[Dataset entries]
____________

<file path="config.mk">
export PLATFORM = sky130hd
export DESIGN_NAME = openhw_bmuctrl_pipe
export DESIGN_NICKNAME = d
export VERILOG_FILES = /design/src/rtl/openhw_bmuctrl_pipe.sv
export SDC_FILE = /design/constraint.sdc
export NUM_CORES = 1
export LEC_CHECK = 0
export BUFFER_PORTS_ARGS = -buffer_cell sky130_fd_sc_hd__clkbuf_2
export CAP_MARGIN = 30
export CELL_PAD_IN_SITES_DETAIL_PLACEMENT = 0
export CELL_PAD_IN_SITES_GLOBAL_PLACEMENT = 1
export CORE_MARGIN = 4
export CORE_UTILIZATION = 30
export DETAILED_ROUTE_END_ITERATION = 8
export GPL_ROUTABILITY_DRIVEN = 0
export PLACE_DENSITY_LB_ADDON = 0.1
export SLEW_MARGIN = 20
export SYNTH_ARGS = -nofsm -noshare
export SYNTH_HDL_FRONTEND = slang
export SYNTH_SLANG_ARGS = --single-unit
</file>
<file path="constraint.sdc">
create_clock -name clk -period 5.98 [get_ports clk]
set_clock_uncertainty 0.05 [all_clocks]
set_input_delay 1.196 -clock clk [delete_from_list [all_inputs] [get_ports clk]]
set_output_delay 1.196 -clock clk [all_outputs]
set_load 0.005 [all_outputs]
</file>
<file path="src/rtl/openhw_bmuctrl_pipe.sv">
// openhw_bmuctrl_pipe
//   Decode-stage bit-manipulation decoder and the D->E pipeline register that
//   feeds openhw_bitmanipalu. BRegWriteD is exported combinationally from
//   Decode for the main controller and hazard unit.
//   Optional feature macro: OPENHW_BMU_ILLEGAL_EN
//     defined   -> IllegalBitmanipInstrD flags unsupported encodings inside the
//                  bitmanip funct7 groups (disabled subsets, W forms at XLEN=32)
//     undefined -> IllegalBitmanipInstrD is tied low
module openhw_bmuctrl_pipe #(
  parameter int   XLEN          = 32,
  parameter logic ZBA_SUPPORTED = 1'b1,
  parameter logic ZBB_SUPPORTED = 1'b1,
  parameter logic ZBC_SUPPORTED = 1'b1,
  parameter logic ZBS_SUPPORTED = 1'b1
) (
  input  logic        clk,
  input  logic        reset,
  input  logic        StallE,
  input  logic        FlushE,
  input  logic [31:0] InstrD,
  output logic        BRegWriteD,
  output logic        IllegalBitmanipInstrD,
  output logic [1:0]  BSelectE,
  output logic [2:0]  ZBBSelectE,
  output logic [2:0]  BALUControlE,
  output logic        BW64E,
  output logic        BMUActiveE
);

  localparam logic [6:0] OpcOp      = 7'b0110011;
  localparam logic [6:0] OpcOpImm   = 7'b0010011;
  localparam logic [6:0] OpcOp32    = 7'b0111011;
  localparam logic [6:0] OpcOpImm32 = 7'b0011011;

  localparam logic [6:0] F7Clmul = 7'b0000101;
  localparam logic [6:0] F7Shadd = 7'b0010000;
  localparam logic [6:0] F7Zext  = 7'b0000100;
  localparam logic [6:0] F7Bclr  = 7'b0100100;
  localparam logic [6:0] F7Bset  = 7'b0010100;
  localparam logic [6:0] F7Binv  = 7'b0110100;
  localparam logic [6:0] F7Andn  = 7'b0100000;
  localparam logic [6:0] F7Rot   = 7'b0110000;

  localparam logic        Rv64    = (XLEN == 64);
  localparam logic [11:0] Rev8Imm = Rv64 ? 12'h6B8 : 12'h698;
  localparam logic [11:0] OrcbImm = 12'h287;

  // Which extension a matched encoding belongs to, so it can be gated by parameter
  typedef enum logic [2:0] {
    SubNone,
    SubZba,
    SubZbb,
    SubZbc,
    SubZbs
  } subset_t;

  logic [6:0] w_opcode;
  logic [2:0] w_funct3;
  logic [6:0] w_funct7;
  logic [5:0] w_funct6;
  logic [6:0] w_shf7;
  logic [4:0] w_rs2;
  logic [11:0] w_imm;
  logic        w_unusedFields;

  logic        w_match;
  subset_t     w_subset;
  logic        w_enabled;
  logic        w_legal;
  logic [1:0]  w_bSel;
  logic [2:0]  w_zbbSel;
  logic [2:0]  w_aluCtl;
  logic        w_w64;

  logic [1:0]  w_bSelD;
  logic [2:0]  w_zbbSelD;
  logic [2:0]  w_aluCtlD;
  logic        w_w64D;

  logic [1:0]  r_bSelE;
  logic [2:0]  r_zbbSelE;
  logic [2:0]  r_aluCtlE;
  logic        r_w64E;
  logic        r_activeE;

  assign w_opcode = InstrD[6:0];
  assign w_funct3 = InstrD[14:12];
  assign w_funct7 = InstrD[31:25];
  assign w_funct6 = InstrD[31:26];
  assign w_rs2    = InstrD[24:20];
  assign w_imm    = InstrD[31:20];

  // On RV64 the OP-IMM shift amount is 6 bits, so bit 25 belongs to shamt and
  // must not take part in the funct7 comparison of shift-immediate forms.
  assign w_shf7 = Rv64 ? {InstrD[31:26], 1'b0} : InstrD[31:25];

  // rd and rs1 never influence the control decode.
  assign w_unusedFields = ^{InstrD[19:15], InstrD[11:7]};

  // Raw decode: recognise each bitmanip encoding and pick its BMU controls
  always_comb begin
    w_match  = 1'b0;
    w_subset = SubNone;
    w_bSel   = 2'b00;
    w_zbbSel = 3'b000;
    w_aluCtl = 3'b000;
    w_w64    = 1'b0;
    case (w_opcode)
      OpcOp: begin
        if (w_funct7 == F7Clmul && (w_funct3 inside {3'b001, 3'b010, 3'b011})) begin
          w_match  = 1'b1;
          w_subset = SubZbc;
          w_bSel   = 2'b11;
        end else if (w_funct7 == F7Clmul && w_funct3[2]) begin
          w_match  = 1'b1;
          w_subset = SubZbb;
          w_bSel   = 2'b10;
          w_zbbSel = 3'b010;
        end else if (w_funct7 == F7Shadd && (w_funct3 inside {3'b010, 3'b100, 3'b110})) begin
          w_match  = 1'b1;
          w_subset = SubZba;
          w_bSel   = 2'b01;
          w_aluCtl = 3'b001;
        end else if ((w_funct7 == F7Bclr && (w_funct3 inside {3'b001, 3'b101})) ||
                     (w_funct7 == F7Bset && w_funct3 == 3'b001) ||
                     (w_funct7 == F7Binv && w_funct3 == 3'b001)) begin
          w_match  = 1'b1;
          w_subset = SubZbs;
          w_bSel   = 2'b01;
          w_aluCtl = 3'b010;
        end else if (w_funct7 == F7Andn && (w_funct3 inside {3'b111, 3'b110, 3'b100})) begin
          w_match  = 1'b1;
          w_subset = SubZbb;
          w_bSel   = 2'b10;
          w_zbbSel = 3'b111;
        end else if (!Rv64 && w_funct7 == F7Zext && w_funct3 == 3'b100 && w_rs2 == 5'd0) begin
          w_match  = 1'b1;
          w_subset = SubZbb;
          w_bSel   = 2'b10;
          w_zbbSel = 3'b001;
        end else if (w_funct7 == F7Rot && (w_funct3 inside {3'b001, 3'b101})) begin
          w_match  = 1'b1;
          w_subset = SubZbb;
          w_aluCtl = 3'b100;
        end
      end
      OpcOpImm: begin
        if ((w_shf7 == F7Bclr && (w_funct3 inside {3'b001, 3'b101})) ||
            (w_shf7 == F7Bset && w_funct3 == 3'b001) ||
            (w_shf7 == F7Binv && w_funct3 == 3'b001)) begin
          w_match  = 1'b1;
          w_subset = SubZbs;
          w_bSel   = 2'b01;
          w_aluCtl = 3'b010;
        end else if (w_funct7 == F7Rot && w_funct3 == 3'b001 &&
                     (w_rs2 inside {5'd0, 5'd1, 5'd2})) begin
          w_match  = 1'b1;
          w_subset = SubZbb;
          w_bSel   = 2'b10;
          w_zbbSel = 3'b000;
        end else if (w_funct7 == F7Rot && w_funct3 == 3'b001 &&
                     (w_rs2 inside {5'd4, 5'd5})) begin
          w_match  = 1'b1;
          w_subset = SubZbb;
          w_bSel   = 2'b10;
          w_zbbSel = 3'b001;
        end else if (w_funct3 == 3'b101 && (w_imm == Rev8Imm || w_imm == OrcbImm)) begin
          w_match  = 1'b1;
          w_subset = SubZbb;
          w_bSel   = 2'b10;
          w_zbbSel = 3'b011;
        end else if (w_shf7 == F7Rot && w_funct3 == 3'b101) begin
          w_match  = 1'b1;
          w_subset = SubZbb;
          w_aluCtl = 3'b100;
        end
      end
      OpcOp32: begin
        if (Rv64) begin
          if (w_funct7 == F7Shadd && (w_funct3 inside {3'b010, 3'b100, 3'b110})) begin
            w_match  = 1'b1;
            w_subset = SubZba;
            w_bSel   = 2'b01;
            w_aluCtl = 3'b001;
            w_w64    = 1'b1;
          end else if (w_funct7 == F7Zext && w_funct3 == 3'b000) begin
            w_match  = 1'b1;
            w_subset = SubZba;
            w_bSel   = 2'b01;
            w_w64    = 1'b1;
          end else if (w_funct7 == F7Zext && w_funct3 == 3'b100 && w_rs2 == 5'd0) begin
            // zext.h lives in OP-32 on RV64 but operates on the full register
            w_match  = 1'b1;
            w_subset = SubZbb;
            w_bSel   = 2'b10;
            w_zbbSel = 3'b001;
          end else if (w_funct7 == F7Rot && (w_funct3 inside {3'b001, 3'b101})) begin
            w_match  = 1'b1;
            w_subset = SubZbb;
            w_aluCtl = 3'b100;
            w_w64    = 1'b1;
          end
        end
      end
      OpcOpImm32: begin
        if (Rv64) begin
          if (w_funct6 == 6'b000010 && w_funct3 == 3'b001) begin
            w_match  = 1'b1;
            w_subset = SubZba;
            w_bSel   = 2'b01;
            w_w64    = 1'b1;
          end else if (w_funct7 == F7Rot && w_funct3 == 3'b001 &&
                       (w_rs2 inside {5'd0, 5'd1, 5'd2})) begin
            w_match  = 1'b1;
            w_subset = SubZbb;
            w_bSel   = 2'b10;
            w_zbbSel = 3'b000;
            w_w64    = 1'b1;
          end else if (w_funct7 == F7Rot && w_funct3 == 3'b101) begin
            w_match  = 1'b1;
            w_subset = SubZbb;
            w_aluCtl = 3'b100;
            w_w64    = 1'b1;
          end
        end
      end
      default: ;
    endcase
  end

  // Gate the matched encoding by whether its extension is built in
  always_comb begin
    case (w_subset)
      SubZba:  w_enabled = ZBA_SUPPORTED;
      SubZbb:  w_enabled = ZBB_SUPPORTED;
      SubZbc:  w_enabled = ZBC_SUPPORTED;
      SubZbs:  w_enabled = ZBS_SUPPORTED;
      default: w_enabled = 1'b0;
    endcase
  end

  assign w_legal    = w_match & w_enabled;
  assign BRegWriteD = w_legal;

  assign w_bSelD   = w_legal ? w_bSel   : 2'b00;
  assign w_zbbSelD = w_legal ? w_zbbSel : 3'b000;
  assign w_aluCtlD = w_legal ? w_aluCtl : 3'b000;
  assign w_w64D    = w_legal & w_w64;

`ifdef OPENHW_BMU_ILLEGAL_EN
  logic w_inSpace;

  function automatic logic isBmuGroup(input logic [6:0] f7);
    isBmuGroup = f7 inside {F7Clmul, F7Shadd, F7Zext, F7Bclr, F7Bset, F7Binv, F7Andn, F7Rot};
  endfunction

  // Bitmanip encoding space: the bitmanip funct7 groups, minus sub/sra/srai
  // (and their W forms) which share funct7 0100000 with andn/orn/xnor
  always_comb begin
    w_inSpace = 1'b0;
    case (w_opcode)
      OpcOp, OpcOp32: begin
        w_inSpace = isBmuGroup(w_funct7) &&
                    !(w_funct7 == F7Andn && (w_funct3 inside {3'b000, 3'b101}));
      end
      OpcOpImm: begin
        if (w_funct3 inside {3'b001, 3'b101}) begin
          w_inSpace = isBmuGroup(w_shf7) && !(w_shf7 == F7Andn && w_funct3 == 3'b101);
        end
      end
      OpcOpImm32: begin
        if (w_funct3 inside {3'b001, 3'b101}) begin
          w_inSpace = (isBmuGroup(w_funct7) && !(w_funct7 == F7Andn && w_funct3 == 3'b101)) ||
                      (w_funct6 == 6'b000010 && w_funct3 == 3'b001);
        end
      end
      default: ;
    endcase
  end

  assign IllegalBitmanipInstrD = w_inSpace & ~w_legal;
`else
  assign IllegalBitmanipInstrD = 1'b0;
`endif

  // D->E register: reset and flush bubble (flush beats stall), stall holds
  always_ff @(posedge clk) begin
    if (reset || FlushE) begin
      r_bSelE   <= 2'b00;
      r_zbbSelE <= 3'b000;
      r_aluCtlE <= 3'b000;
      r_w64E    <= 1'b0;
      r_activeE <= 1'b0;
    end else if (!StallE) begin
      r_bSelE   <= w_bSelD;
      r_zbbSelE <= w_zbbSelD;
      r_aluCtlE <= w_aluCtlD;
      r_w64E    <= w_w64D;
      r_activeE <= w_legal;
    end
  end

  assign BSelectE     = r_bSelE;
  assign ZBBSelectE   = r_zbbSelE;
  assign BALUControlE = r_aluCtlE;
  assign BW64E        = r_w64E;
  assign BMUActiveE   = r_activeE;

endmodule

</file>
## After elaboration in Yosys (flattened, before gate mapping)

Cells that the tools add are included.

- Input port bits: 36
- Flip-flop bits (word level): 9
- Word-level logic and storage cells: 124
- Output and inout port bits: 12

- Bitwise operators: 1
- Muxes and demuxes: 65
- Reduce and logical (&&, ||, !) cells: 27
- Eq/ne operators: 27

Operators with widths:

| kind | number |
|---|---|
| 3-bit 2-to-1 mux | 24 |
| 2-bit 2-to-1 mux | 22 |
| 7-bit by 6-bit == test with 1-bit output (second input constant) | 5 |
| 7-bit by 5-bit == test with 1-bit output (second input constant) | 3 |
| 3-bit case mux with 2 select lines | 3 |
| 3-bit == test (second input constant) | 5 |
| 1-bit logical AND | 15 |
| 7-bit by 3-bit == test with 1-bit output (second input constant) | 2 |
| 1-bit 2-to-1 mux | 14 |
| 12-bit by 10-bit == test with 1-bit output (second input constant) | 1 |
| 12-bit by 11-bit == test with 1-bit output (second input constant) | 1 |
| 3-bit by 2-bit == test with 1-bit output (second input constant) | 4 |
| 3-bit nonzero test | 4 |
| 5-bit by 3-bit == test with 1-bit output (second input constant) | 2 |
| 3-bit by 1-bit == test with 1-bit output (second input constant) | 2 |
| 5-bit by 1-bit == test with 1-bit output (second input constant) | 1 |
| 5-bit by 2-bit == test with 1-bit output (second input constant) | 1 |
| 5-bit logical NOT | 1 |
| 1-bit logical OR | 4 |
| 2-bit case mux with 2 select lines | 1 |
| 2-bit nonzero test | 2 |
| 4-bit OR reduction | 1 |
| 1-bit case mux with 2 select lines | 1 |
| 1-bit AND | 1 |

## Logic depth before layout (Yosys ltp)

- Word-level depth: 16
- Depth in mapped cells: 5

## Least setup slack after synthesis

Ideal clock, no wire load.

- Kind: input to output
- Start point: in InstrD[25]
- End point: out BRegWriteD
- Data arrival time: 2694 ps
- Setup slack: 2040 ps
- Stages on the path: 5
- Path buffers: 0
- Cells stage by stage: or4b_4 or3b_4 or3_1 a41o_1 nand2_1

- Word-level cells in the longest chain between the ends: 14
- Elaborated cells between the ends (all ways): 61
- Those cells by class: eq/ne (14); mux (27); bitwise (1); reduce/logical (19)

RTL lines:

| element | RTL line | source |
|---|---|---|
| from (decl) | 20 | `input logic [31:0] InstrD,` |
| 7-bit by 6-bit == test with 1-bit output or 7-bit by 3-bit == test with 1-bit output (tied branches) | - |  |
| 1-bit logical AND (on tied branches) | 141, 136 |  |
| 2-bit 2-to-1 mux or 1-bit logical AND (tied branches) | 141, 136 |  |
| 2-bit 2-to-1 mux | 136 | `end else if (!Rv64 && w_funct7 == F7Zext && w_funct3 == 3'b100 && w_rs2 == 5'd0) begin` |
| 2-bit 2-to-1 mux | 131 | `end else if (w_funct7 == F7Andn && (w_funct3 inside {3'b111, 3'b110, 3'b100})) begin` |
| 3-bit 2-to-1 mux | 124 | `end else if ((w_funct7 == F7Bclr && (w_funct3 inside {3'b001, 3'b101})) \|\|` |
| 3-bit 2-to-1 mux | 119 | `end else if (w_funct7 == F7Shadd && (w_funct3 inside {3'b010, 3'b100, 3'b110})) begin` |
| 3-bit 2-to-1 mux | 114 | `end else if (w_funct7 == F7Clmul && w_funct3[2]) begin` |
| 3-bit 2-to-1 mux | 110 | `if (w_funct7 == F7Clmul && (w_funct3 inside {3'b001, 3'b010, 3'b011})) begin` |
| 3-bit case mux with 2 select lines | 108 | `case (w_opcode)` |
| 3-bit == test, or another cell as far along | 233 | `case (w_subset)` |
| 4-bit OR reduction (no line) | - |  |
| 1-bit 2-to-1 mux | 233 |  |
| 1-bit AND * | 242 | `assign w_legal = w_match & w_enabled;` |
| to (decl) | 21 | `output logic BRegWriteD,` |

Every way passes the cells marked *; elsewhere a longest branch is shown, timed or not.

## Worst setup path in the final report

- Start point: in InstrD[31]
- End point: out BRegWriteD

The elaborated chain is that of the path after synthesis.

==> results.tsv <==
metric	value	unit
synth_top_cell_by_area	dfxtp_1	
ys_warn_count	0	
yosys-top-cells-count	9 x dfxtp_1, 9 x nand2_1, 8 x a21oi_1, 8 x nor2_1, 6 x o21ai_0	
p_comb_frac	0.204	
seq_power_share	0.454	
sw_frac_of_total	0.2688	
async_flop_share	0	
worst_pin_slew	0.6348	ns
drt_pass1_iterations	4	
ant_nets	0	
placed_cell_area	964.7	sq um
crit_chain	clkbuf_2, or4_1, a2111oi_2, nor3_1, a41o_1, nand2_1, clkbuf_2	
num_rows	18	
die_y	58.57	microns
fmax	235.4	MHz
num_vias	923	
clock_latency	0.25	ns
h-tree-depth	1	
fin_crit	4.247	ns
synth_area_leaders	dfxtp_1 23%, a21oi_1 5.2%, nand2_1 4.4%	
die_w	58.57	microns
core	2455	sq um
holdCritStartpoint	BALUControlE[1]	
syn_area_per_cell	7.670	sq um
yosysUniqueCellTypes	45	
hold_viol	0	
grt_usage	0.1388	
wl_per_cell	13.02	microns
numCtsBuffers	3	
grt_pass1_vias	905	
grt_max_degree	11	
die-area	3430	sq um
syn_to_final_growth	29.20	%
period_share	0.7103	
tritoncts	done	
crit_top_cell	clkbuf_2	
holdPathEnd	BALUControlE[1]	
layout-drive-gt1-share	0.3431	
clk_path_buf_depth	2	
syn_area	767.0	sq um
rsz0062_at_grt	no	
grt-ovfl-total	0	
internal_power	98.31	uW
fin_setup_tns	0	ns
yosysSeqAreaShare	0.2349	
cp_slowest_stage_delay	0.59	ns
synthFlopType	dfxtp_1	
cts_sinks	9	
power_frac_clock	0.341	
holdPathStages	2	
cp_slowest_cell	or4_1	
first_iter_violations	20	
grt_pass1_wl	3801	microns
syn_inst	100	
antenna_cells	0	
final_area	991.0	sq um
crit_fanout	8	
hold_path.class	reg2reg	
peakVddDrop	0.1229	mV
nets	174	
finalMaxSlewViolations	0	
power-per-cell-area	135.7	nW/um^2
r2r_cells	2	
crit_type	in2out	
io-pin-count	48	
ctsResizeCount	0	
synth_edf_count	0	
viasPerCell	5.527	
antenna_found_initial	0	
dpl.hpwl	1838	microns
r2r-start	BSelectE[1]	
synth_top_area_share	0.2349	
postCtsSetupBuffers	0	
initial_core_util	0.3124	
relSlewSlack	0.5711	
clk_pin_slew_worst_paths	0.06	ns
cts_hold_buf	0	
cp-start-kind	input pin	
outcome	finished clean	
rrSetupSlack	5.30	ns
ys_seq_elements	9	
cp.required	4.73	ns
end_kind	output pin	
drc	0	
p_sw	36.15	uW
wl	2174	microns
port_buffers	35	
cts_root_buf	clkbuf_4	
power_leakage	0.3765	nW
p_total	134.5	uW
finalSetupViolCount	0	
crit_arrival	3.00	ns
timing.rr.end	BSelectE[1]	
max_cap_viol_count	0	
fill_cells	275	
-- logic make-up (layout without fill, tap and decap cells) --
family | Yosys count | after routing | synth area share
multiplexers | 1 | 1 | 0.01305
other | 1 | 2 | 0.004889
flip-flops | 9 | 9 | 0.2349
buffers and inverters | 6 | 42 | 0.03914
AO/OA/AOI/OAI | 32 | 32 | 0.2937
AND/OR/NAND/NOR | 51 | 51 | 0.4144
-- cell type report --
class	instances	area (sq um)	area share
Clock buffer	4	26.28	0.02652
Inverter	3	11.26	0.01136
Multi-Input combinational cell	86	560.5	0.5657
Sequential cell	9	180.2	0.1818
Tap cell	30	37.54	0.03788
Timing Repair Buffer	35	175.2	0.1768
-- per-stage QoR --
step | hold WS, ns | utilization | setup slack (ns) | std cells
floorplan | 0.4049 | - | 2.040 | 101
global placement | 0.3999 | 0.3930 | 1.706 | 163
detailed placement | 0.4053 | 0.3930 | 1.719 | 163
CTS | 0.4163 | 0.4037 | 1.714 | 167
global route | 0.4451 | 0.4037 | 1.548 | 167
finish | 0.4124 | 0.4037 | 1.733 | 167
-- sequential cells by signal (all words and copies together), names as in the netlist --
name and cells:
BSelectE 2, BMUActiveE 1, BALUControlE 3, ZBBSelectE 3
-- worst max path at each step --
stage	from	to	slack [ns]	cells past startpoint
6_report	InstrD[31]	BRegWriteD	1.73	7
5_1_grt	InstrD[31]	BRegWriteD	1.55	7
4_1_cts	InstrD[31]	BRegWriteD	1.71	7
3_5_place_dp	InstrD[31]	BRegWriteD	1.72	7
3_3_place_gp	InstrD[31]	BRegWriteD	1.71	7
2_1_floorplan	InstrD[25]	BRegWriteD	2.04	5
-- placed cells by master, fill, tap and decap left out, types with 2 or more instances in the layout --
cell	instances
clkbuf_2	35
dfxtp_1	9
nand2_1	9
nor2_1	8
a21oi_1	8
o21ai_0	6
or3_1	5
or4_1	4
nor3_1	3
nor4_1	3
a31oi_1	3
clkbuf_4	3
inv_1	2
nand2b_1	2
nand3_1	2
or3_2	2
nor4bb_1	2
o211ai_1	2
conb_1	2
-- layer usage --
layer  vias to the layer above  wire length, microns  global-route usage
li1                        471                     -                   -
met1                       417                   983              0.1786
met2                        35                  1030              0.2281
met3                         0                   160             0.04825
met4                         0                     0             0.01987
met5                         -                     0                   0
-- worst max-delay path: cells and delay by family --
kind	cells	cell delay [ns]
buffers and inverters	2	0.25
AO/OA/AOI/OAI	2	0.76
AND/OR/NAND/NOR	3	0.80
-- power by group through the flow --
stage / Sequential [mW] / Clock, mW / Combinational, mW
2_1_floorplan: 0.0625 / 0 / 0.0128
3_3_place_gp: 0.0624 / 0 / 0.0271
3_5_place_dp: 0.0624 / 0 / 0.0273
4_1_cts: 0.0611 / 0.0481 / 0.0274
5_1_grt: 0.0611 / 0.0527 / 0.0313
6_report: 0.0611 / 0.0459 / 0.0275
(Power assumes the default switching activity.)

____________

§ Task requirements
Provide the count of lines holding the word "StallE" in these entries, and no other words.

§ Solution below
2